Kieran Hickey is a lecturer in geography at NUI Galway, and this book certainly has an academic ‘air’ about it, in that facts and figures are presented regularly, and there is a huge amount of detail available for those that are fascinated by getting answers to say, how much rain fell in Gort during the November 2009 floods. But, there is a lot more too.
There are stories about the heroism of people who helped their neighbours in difficulty; about the politics of the crisis, and what lessons we can learn to better cope with such events in future. There is also lots of interesting material for the history buff, and the weather ‘anorak’ with records of extreme weather here going way back. For example, the ancient Irish annals talk of 668BC as being a year when the snow tasted of wine and the grass blackened. This could have been the result of ancient eruptions of Icelandic volcanoes and the wine tasting snow and black grass may have been caused by acidic ash.
This book shows up that we were to a great extent the architects of our own downfall. There was little or no preparedness for dealing with a combination of extreme weather conditions, and it took some time before the Government called a national emergency to deal with the crisis. Meanwhile, our planning laws had facilitated the building of many new homes on floodplains all over Ireland, and these homes were inevitably badly hit.
There is an interesting chapter analyzing what happened in Cork city, where there occurred arguably the most serious single flooding event in the country throughout this chaotic period. The reasons why Cork is always so vulnerable to flooding our outlined, and there is detailed consideration given to the decision by the ESB to release damn waters from the Inniscarra dam, as fears of a dam collapse grew. That decision led to the flooding of Cork. It was a decision that had to be taken, most agree, but many in Cork still feel that the ESB could have done more to warn people in advance.
More than anything this book again highlights how nature can quite easily bring a supposedly modern, developed society to its knees, leaving us with flooded homes and property, cold, without water, and unable to get about our daily business. That said, we can, and should, do far better in these weather crises than we have done up to now.
For example, one figure Kieran provides is instructive. The flood damage from the November 2009 flooding event alone, just one of many, was estimated at €100 million. A similar amount, at least, the author reckons should be provided for future flood prevention measures, but the Government has provided just €50 million.

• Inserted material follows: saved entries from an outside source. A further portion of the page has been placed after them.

What follows belongs to an exercise in optimizing a design on an open flow for small area and a short achievable clock period; a production flow would make more cautious choices. Function was checked by simulation only, so behaviour that the tests miss may differ from the original. Power is estimated from default activity; no workload was simulated.

File: design/flow/flow/run.sh
#!/bin/bash
# The standard layout (standard.sh), with plain buf_2 cells instead of
# delay buffers as the port buffers. Full tool output goes to standard.log.
export BUFFER_PORTS_ARGS="-buffer_cell sky130_fd_sc_hd__buf_2"
bash standard.sh finish > standard.log 2>&1
status=$?
tail -n 5 standard.log
exit $status
File: design/flow/standard.sh
#!/bin/bash
# synth_recipe.tcl (not shown) runs the flow's synth.tcl, then flattens the netlist and writes it again
# the make line also repeats each setting of config.mk as NAME=value (left out here)
make -C /OpenROAD-flow-scripts/flow DESIGN_CONFIG=/design/flow/config.mk WORK_HOME=/design/flow/orfs CLKGATE_MAP_FILE= SYNTH_SCRIPT=/design/flow/synth_recipe.tcl "${@:-finish}"
File: design/flow/config.mk
export PLATFORM = sky130hd
export DESIGN_NAME = Main
export DESIGN_NICKNAME = Main
export VERILOG_FILES = /design/flow/design.v
export SDC_FILE = /design/flow/constraint.sdc
export NUM_CORES = 4
export LEC_CHECK = 0
export CAP_MARGIN = 20
export CORE_MARGIN = 2
export CORE_UTILIZATION = 60
export CTS_BUF_LIST = sky130_fd_sc_hd__clkbuf_4 sky130_fd_sc_hd__clkbuf_8
export SETUP_SLACK_MARGIN = 5
export SLEW_MARGIN = 20
File: design/flow/constraint.sdc
create_clock -name core_clock -period 11.0 [get_ports {clk}]
set_input_delay 2.2000 -clock core_clock [delete_from_list [all_inputs] [get_ports {clk}]]
set_output_delay 2.2000 -clock core_clock [all_outputs]
set_load 0.01 [all_outputs]
File: design/flow/design.v
module mul16lo(input [15:0] a, input [15:0] b, output [15:0] p);
  wire pp0_0 = a[0] & b[0];
  wire pp0_1 = a[1] & b[0];
  wire pp0_2 = a[2] & b[0];
  wire pp0_3 = a[3] & b[0];
  wire pp0_4 = a[4] & b[0];
  wire pp0_5 = a[5] & b[0];
  wire pp0_6 = a[6] & b[0];
  wire pp0_7 = a[7] & b[0];
  wire pp0_8 = a[8] & b[0];
  wire pp0_9 = a[9] & b[0];
  wire pp0_10 = a[10] & b[0];
  wire pp0_11 = a[11] & b[0];
  wire pp0_12 = a[12] & b[0];
  wire pp0_13 = a[13] & b[0];
  wire pp0_14 = a[14] & b[0];
  wire pp0_15 = a[15] & b[0];
  wire pp1_0 = a[0] & b[1];
  wire pp1_1 = a[1] & b[1];
  wire pp1_2 = a[2] & b[1];
  wire pp1_3 = a[3] & b[1];
  wire pp1_4 = a[4] & b[1];
  wire pp1_5 = a[5] & b[1];
  wire pp1_6 = a[6] & b[1];
  wire pp1_7 = a[7] & b[1];
  wire pp1_8 = a[8] & b[1];
  wire pp1_9 = a[9] & b[1];
  wire pp1_10 = a[10] & b[1];
  wire pp1_11 = a[11] & b[1];
  wire pp1_12 = a[12] & b[1];
  wire pp1_13 = a[13] & b[1];
  wire pp1_14 = a[14] & b[1];
  wire pp2_0 = a[0] & b[2];
  wire pp2_1 = a[1] & b[2];
  wire pp2_2 = a[2] & b[2];
  wire pp2_3 = a[3] & b[2];
  wire pp2_4 = a[4] & b[2];
  wire pp2_5 = a[5] & b[2];
  wire pp2_6 = a[6] & b[2];
  wire pp2_7 = a[7] & b[2];
  wire pp2_8 = a[8] & b[2];
  wire pp2_9 = a[9] & b[2];
  wire pp2_10 = a[10] & b[2];
  wire pp2_11 = a[11] & b[2];
  wire pp2_12 = a[12] & b[2];
  wire pp2_13 = a[13] & b[2];
  wire pp3_0 = a[0] & b[3];
  wire pp3_1 = a[1] & b[3];
  wire pp3_2 = a[2] & b[3];
  wire pp3_3 = a[3] & b[3];
  wire pp3_4 = a[4] & b[3];
  wire pp3_5 = a[5] & b[3];
  wire pp3_6 = a[6] & b[3];
  wire pp3_7 = a[7] & b[3];
  wire pp3_8 = a[8] & b[3];
  wire pp3_9 = a[9] & b[3];
  wire pp3_10 = a[10] & b[3];
  wire pp3_11 = a[11] & b[3];
  wire pp3_12 = a[12] & b[3];
  wire pp4_0 = a[0] & b[4];
  wire pp4_1 = a[1] & b[4];
  wire pp4_2 = a[2] & b[4];
  wire pp4_3 = a[3] & b[4];
  wire pp4_4 = a[4] & b[4];
  wire pp4_5 = a[5] & b[4];
  wire pp4_6 = a[6] & b[4];
  wire pp4_7 = a[7] & b[4];
  wire pp4_8 = a[8] & b[4];
  wire pp4_9 = a[9] & b[4];
  wire pp4_10 = a[10] & b[4];
  wire pp4_11 = a[11] & b[4];
  wire pp5_0 = a[0] & b[5];
  wire pp5_1 = a[1] & b[5];
  wire pp5_2 = a[2] & b[5];
  wire pp5_3 = a[3] & b[5];
  wire pp5_4 = a[4] & b[5];
  wire pp5_5 = a[5] & b[5];
  wire pp5_6 = a[6] & b[5];
  wire pp5_7 = a[7] & b[5];
  wire pp5_8 = a[8] & b[5];
  wire pp5_9 = a[9] & b[5];
  wire pp5_10 = a[10] & b[5];
  wire pp6_0 = a[0] & b[6];
  wire pp6_1 = a[1] & b[6];
  wire pp6_2 = a[2] & b[6];
  wire pp6_3 = a[3] & b[6];
  wire pp6_4 = a[4] & b[6];
  wire pp6_5 = a[5] & b[6];
  wire pp6_6 = a[6] & b[6];
  wire pp6_7 = a[7] & b[6];
  wire pp6_8 = a[8] & b[6];
  wire pp6_9 = a[9] & b[6];
  wire pp7_0 = a[0] & b[7];
  wire pp7_1 = a[1] & b[7];
  wire pp7_2 = a[2] & b[7];
  wire pp7_3 = a[3] & b[7];
  wire pp7_4 = a[4] & b[7];
  wire pp7_5 = a[5] & b[7];
  wire pp7_6 = a[6] & b[7];
  wire pp7_7 = a[7] & b[7];
  wire pp7_8 = a[8] & b[7];
  wire pp8_0 = a[0] & b[8];
  wire pp8_1 = a[1] & b[8];
  wire pp8_2 = a[2] & b[8];
  wire pp8_3 = a[3] & b[8];
  wire pp8_4 = a[4] & b[8];
  wire pp8_5 = a[5] & b[8];
  wire pp8_6 = a[6] & b[8];
  wire pp8_7 = a[7] & b[8];
  wire pp9_0 = a[0] & b[9];
  wire pp9_1 = a[1] & b[9];
  wire pp9_2 = a[2] & b[9];
  wire pp9_3 = a[3] & b[9];
  wire pp9_4 = a[4] & b[9];
  wire pp9_5 = a[5] & b[9];
  wire pp9_6 = a[6] & b[9];
  wire pp10_0 = a[0] & b[10];
  wire pp10_1 = a[1] & b[10];
  wire pp10_2 = a[2] & b[10];
  wire pp10_3 = a[3] & b[10];
  wire pp10_4 = a[4] & b[10];
  wire pp10_5 = a[5] & b[10];
  wire pp11_0 = a[0] & b[11];
  wire pp11_1 = a[1] & b[11];
  wire pp11_2 = a[2] & b[11];
  wire pp11_3 = a[3] & b[11];
  wire pp11_4 = a[4] & b[11];
  wire pp12_0 = a[0] & b[12];
  wire pp12_1 = a[1] & b[12];
  wire pp12_2 = a[2] & b[12];
  wire pp12_3 = a[3] & b[12];
  wire pp13_0 = a[0] & b[13];
  wire pp13_1 = a[1] & b[13];
  wire pp13_2 = a[2] & b[13];
  wire pp14_0 = a[0] & b[14];
  wire pp14_1 = a[1] & b[14];
  wire pp15_0 = a[0] & b[15];
  wire s0, c0;
  assign s0 = pp0_13 ^ pp1_12;
  assign c0 = pp0_13 & pp1_12;
  wire s1, c1;
  assign s1 = pp0_14 ^ pp1_13 ^ pp2_12;
  assign c1 = (pp0_14 & pp1_13) | (pp0_14 & pp2_12) | (pp1_13 & pp2_12);
  wire s2, c2;
  assign s2 = pp3_11 ^ pp4_10;
  assign c2 = pp3_11 & pp4_10;
  wire s3, c3;
  assign s3 = pp0_15 ^ pp1_14 ^ pp2_13;
  assign c3 = (pp0_15 & pp1_14) | (pp0_15 & pp2_13) | (pp1_14 & pp2_13);
  wire s4, c4;
  assign s4 = pp3_12 ^ pp4_11 ^ pp5_10;
  assign c4 = (pp3_12 & pp4_11) | (pp3_12 & pp5_10) | (pp4_11 & pp5_10);
  wire s5, c5;
  assign s5 = pp6_9 ^ pp7_8;
  assign c5 = pp6_9 & pp7_8;
  wire s6, c6;
  assign s6 = pp0_9 ^ pp1_8;
  assign c6 = pp0_9 & pp1_8;
  wire s7, c7;
  assign s7 = pp0_10 ^ pp1_9 ^ pp2_8;
  assign c7 = (pp0_10 & pp1_9) | (pp0_10 & pp2_8) | (pp1_9 & pp2_8);
  wire s8, c8;
  assign s8 = pp3_7 ^ pp4_6;
  assign c8 = pp3_7 & pp4_6;
  wire s9, c9;
  assign s9 = pp0_11 ^ pp1_10 ^ pp2_9;
  assign c9 = (pp0_11 & pp1_10) | (pp0_11 & pp2_9) | (pp1_10 & pp2_9);
  wire s10, c10;
  assign s10 = pp3_8 ^ pp4_7 ^ pp5_6;
  assign c10 = (pp3_8 & pp4_7) | (pp3_8 & pp5_6) | (pp4_7 & pp5_6);
  wire s11, c11;
  assign s11 = pp6_5 ^ pp7_4;
  assign c11 = pp6_5 & pp7_4;
  wire s12, c12;
  assign s12 = pp0_12 ^ pp1_11 ^ pp2_10;
  assign c12 = (pp0_12 & pp1_11) | (pp0_12 & pp2_10) | (pp1_11 & pp2_10);
  wire s13, c13;
  assign s13 = pp3_9 ^ pp4_8 ^ pp5_7;
  assign c13 = (pp3_9 & pp4_8) | (pp3_9 & pp5_7) | (pp4_8 & pp5_7);
  wire s14, c14;
  assign s14 = pp6_6 ^ pp7_5 ^ pp8_4;
  assign c14 = (pp6_6 & pp7_5) | (pp6_6 & pp8_4) | (pp7_5 & pp8_4);
  wire s15, c15;
  assign s15 = pp9_3 ^ pp10_2;
  assign c15 = pp9_3 & pp10_2;
  wire s16, c16;
  assign s16 = s0 ^ pp2_11 ^ pp3_10;
  assign c16 = (s0 & pp2_11) | (s0 & pp3_10) | (pp2_11 & pp3_10);
  wire s17, c17;
  assign s17 = pp4_9 ^ pp5_8 ^ pp6_7;
  assign c17 = (pp4_9 & pp5_8) | (pp4_9 & pp6_7) | (pp5_8 & pp6_7);
  wire s18, c18;
  assign s18 = pp7_6 ^ pp8_5 ^ pp9_4;
  assign c18 = (pp7_6 & pp8_5) | (pp7_6 & pp9_4) | (pp8_5 & pp9_4);
  wire s19, c19;
  assign s19 = pp10_3 ^ pp11_2 ^ pp12_1;
  assign c19 = (pp10_3 & pp11_2) | (pp10_3 & pp12_1) | (pp11_2 & pp12_1);
  wire s20, c20;
  assign s20 = c0 ^ s1 ^ s2;
  assign c20 = (c0 & s1) | (c0 & s2) | (s1 & s2);
  wire s21, c21;
  assign s21 = pp5_9 ^ pp6_8 ^ pp7_7;
  assign c21 = (pp5_9 & pp6_8) | (pp5_9 & pp7_7) | (pp6_8 & pp7_7);
  wire s22, c22;
  assign s22 = pp8_6 ^ pp9_5 ^ pp10_4;
  assign c22 = (pp8_6 & pp9_5) | (pp8_6 & pp10_4) | (pp9_5 & pp10_4);
  wire s23, c23;
  assign s23 = pp11_3 ^ pp12_2 ^ pp13_1;
  assign c23 = (pp11_3 & pp12_2) | (pp11_3 & pp13_1) | (pp12_2 & pp13_1);
  wire s24, c24;
  assign s24 = c1 ^ c2 ^ s3;
  assign c24 = (c1 & c2) | (c1 & s3) | (c2 & s3);
  wire s25, c25;
  assign s25 = s4 ^ s5 ^ pp8_7;
  assign c25 = (s4 & s5) | (s4 & pp8_7) | (s5 & pp8_7);
  wire s26, c26;
  assign s26 = pp9_6 ^ pp10_5 ^ pp11_4;
  assign c26 = (pp9_6 & pp10_5) | (pp9_6 & pp11_4) | (pp10_5 & pp11_4);
  wire s27, c27;
  assign s27 = pp12_3 ^ pp13_2 ^ pp14_1;
  assign c27 = (pp12_3 & pp13_2) | (pp12_3 & pp14_1) | (pp13_2 & pp14_1);
  wire s28, c28;
  assign s28 = pp0_6 ^ pp1_5;
  assign c28 = pp0_6 & pp1_5;
  wire s29, c29;
  assign s29 = pp0_7 ^ pp1_6 ^ pp2_5;
  assign c29 = (pp0_7 & pp1_6) | (pp0_7 & pp2_5) | (pp1_6 & pp2_5);
  wire s30, c30;
  assign s30 = pp3_4 ^ pp4_3;
  assign c30 = pp3_4 & pp4_3;
  wire s31, c31;
  assign s31 = pp0_8 ^ pp1_7 ^ pp2_6;
  assign c31 = (pp0_8 & pp1_7) | (pp0_8 & pp2_6) | (pp1_7 & pp2_6);
  wire s32, c32;
  assign s32 = pp3_5 ^ pp4_4 ^ pp5_3;
  assign c32 = (pp3_5 & pp4_4) | (pp3_5 & pp5_3) | (pp4_4 & pp5_3);
  wire s33, c33;
  assign s33 = pp6_2 ^ pp7_1;
  assign c33 = pp6_2 & pp7_1;
  wire s34, c34;
  assign s34 = s6 ^ pp2_7 ^ pp3_6;
  assign c34 = (s6 & pp2_7) | (s6 & pp3_6) | (pp2_7 & pp3_6);
  wire s35, c35;
  assign s35 = pp4_5 ^ pp5_4 ^ pp6_3;
  assign c35 = (pp4_5 & pp5_4) | (pp4_5 & pp6_3) | (pp5_4 & pp6_3);
  wire s36, c36;
  assign s36 = pp7_2 ^ pp8_1 ^ pp9_0;
  assign c36 = (pp7_2 & pp8_1) | (pp7_2 & pp9_0) | (pp8_1 & pp9_0);
  wire s37, c37;
  assign s37 = c6 ^ s7 ^ s8;
  assign c37 = (c6 & s7) | (c6 & s8) | (s7 & s8);
  wire s38, c38;
  assign s38 = pp5_5 ^ pp6_4 ^ pp7_3;
  assign c38 = (pp5_5 & pp6_4) | (pp5_5 & pp7_3) | (pp6_4 & pp7_3);
  wire s39, c39;
  assign s39 = pp8_2 ^ pp9_1 ^ pp10_0;
  assign c39 = (pp8_2 & pp9_1) | (pp8_2 & pp10_0) | (pp9_1 & pp10_0);
  wire s40, c40;
  assign s40 = c7 ^ c8 ^ s9;
  assign c40 = (c7 & c8) | (c7 & s9) | (c8 & s9);
  wire s41, c41;
  assign s41 = s10 ^ s11 ^ pp8_3;
  assign c41 = (s10 & s11) | (s10 & pp8_3) | (s11 & pp8_3);
  wire s42, c42;
  assign s42 = pp9_2 ^ pp10_1 ^ pp11_0;
  assign c42 = (pp9_2 & pp10_1) | (pp9_2 & pp11_0) | (pp10_1 & pp11_0);
  wire s43, c43;
  assign s43 = c9 ^ c10 ^ c11;
  assign c43 = (c9 & c10) | (c9 & c11) | (c10 & c11);
  wire s44, c44;
  assign s44 = s12 ^ s13 ^ s14;
  assign c44 = (s12 & s13) | (s12 & s14) | (s13 & s14);
  wire s45, c45;
  assign s45 = s15 ^ pp11_1 ^ pp12_0;
  assign c45 = (s15 & pp11_1) | (s15 & pp12_0) | (pp11_1 & pp12_0);
  wire s46, c46;
  assign s46 = c12 ^ c13 ^ c14;
  assign c46 = (c12 & c13) | (c12 & c14) | (c13 & c14);
  wire s47, c47;
  assign s47 = c15 ^ s16 ^ s17;
  assign c47 = (c15 & s16) | (c15 & s17) | (s16 & s17);
  wire s48, c48;
  assign s48 = s18 ^ s19 ^ pp13_0;
  assign c48 = (s18 & s19) | (s18 & pp13_0) | (s19 & pp13_0);
  wire s49, c49;
  assign s49 = c16 ^ c17 ^ c18;
  assign c49 = (c16 & c17) | (c16 & c18) | (c17 & c18);
  wire s50, c50;
  assign s50 = c19 ^ s20 ^ s21;
  assign c50 = (c19 & s20) | (c19 & s21) | (s20 & s21);
  wire s51, c51;
  assign s51 = s22 ^ s23 ^ pp14_0;
  assign c51 = (s22 & s23) | (s22 & pp14_0) | (s23 & pp14_0);
  wire s52, c52;
  assign s52 = c20 ^ c21 ^ c22;
  assign c52 = (c20 & c21) | (c20 & c22) | (c21 & c22);
  wire s53, c53;
  assign s53 = c23 ^ s24 ^ s25;
  assign c53 = (c23 & s24) | (c23 & s25) | (s24 & s25);
  wire s54, c54;
  assign s54 = s26 ^ s27 ^ pp15_0;
  assign c54 = (s26 & s27) | (s26 & pp15_0) | (s27 & pp15_0);
  wire s55, c55;
  assign s55 = pp0_4 ^ pp1_3;
  assign c55 = pp0_4 & pp1_3;
  wire s56, c56;
  assign s56 = pp0_5 ^ pp1_4 ^ pp2_3;
  assign c56 = (pp0_5 & pp1_4) | (pp0_5 & pp2_3) | (pp1_4 & pp2_3);
  wire s57, c57;
  assign s57 = pp3_2 ^ pp4_1;
  assign c57 = pp3_2 & pp4_1;
  wire s58, c58;
  assign s58 = s28 ^ pp2_4 ^ pp3_3;
  assign c58 = (s28 & pp2_4) | (s28 & pp3_3) | (pp2_4 & pp3_3);
  wire s59, c59;
  assign s59 = pp4_2 ^ pp5_1 ^ pp6_0;
  assign c59 = (pp4_2 & pp5_1) | (pp4_2 & pp6_0) | (pp5_1 & pp6_0);
  wire s60, c60;
  assign s60 = c28 ^ s29 ^ s30;
  assign c60 = (c28 & s29) | (c28 & s30) | (s29 & s30);
  wire s61, c61;
  assign s61 = pp5_2 ^ pp6_1 ^ pp7_0;
  assign c61 = (pp5_2 & pp6_1) | (pp5_2 & pp7_0) | (pp6_1 & pp7_0);
  wire s62, c62;
  assign s62 = c29 ^ c30 ^ s31;
  assign c62 = (c29 & c30) | (c29 & s31) | (c30 & s31);
  wire s63, c63;
  assign s63 = s32 ^ s33 ^ pp8_0;
  assign c63 = (s32 & s33) | (s32 & pp8_0) | (s33 & pp8_0);
  wire s64, c64;
  assign s64 = c31 ^ c32 ^ c33;
  assign c64 = (c31 & c32) | (c31 & c33) | (c32 & c33);
  wire s65, c65;
  assign s65 = s34 ^ s35 ^ s36;
  assign c65 = (s34 & s35) | (s34 & s36) | (s35 & s36);
  wire s66, c66;
  assign s66 = c34 ^ c35 ^ c36;
  assign c66 = (c34 & c35) | (c34 & c36) | (c35 & c36);
  wire s67, c67;
  assign s67 = s37 ^ s38 ^ s39;
  assign c67 = (s37 & s38) | (s37 & s39) | (s38 & s39);
  wire s68, c68;
  assign s68 = c37 ^ c38 ^ c39;
  assign c68 = (c37 & c38) | (c37 & c39) | (c38 & c39);
  wire s69, c69;
  assign s69 = s40 ^ s41 ^ s42;
  assign c69 = (s40 & s41) | (s40 & s42) | (s41 & s42);
  wire s70, c70;
  assign s70 = c40 ^ c41 ^ c42;
  assign c70 = (c40 & c41) | (c40 & c42) | (c41 & c42);
  wire s71, c71;
  assign s71 = s43 ^ s44 ^ s45;
  assign c71 = (s43 & s44) | (s43 & s45) | (s44 & s45);
  wire s72, c72;
  assign s72 = c43 ^ c44 ^ c45;
  assign c72 = (c43 & c44) | (c43 & c45) | (c44 & c45);
  wire s73, c73;
  assign s73 = s46 ^ s47 ^ s48;
  assign c73 = (s46 & s47) | (s46 & s48) | (s47 & s48);
  wire s74, c74;
  assign s74 = c46 ^ c47 ^ c48;
  assign c74 = (c46 & c47) | (c46 & c48) | (c47 & c48);
  wire s75, c75;
  assign s75 = s49 ^ s50 ^ s51;
  assign c75 = (s49 & s50) | (s49 & s51) | (s50 & s51);
  wire s76, c76;
  assign s76 = c49 ^ c50 ^ c51;
  assign c76 = (c49 & c50) | (c49 & c51) | (c50 & c51);
  wire s77, c77;
  assign s77 = s52 ^ s53 ^ s54;
  assign c77 = (s52 & s53) | (s52 & s54) | (s53 & s54);
  wire s78, c78;
  assign s78 = pp0_3 ^ pp1_2;
  assign c78 = pp0_3 & pp1_2;
  wire s79, c79;
  assign s79 = s55 ^ pp2_2 ^ pp3_1;
  assign c79 = (s55 & pp2_2) | (s55 & pp3_1) | (pp2_2 & pp3_1);
  wire s80, c80;
  assign s80 = c55 ^ s56 ^ s57;
  assign c80 = (c55 & s56) | (c55 & s57) | (s56 & s57);
  wire s81, c81;
  assign s81 = c56 ^ c57 ^ s58;
  assign c81 = (c56 & c57) | (c56 & s58) | (c57 & s58);
  wire s82, c82;
  assign s82 = c58 ^ c59 ^ s60;
  assign c82 = (c58 & c59) | (c58 & s60) | (c59 & s60);
  wire s83, c83;
  assign s83 = c60 ^ c61 ^ s62;
  assign c83 = (c60 & c61) | (c60 & s62) | (c61 & s62);
  wire s84, c84;
  assign s84 = c62 ^ c63 ^ s64;
  assign c84 = (c62 & c63) | (c62 & s64) | (c63 & s64);
  wire s85, c85;
  assign s85 = c64 ^ c65 ^ s66;
  assign c85 = (c64 & c65) | (c64 & s66) | (c65 & s66);
  wire s86, c86;
  assign s86 = c66 ^ c67 ^ s68;
  assign c86 = (c66 & c67) | (c66 & s68) | (c67 & s68);
  wire s87, c87;
  assign s87 = c68 ^ c69 ^ s70;
  assign c87 = (c68 & c69) | (c68 & s70) | (c69 & s70);
  wire s88, c88;
  assign s88 = c70 ^ c71 ^ s72;
  assign c88 = (c70 & c71) | (c70 & s72) | (c71 & s72);
  wire s89, c89;
  assign s89 = c72 ^ c73 ^ s74;
  assign c89 = (c72 & c73) | (c72 & s74) | (c73 & s74);
  wire s90, c90;
  assign s90 = c74 ^ c75 ^ s76;
  assign c90 = (c74 & c75) | (c74 & s76) | (c75 & s76);
  wire s91, c91;
  assign s91 = pp0_2 ^ pp1_1;
  assign c91 = pp0_2 & pp1_1;
  wire s92, c92;
  assign s92 = s78 ^ pp2_1 ^ pp3_0;
  assign c92 = (s78 & pp2_1) | (s78 & pp3_0) | (pp2_1 & pp3_0);
  wire s93, c93;
  assign s93 = c78 ^ s79 ^ pp4_0;
  assign c93 = (c78 & s79) | (c78 & pp4_0) | (s79 & pp4_0);
  wire s94, c94;
  assign s94 = c79 ^ s80 ^ pp5_0;
  assign c94 = (c79 & s80) | (c79 & pp5_0) | (s80 & pp5_0);
  wire s95, c95;
  assign s95 = c80 ^ s81 ^ s59;
  assign c95 = (c80 & s81) | (c80 & s59) | (s81 & s59);
  wire s96, c96;
  assign s96 = c81 ^ s82 ^ s61;
  assign c96 = (c81 & s82) | (c81 & s61) | (s82 & s61);
  wire s97, c97;
  assign s97 = c82 ^ s83 ^ s63;
  assign c97 = (c82 & s83) | (c82 & s63) | (s83 & s63);
  wire s98, c98;
  assign s98 = c83 ^ s84 ^ s65;
  assign c98 = (c83 & s84) | (c83 & s65) | (s84 & s65);
  wire s99, c99;
  assign s99 = c84 ^ s85 ^ s67;
  assign c99 = (c84 & s85) | (c84 & s67) | (s85 & s67);
  wire s100, c100;
  assign s100 = c85 ^ s86 ^ s69;
  assign c100 = (c85 & s86) | (c85 & s69) | (s86 & s69);
  wire s101, c101;
  assign s101 = c86 ^ s87 ^ s71;
  assign c101 = (c86 & s87) | (c86 & s71) | (s87 & s71);
  wire s102, c102;
  assign s102 = c87 ^ s88 ^ s73;
  assign c102 = (c87 & s88) | (c87 & s73) | (s88 & s73);
  wire s103, c103;
  assign s103 = c88 ^ s89 ^ s75;
  assign c103 = (c88 & s89) | (c88 & s75) | (s89 & s75);
  wire s104, c104;
  assign s104 = c89 ^ s90 ^ s77;
  assign c104 = (c89 & s90) | (c89 & s77) | (s90 & s77);
  wire [15:0] x = {c103, c102, c101, c100, c99, c98, c97, c96, c95, c94, c93, c92, c91, s91, pp0_1, pp0_0};
  wire [15:0] y = {s104, s103, s102, s101, s100, s99, s98, s97, s96, s95, s94, s93, s92, pp2_0, pp1_0, 1'b0};
  assign p = x + y;
endmodule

So, it might be an idea to buy a kayak, and a set of skies in advance of the next, inevitable flooding or Arctic freezing spell.
The big question for most people reading this would be: Is our weather changing permanently and are we going to have to suffer these severe floods and severe cold spells on a more regular basis from now on? Well, thankfully, it appears that the last few years somewhat bucked the general trend that would be expected as global warming proceeds. Under global warming we can expect longer, drier summers, but longer, wetter winters. No need to worry then.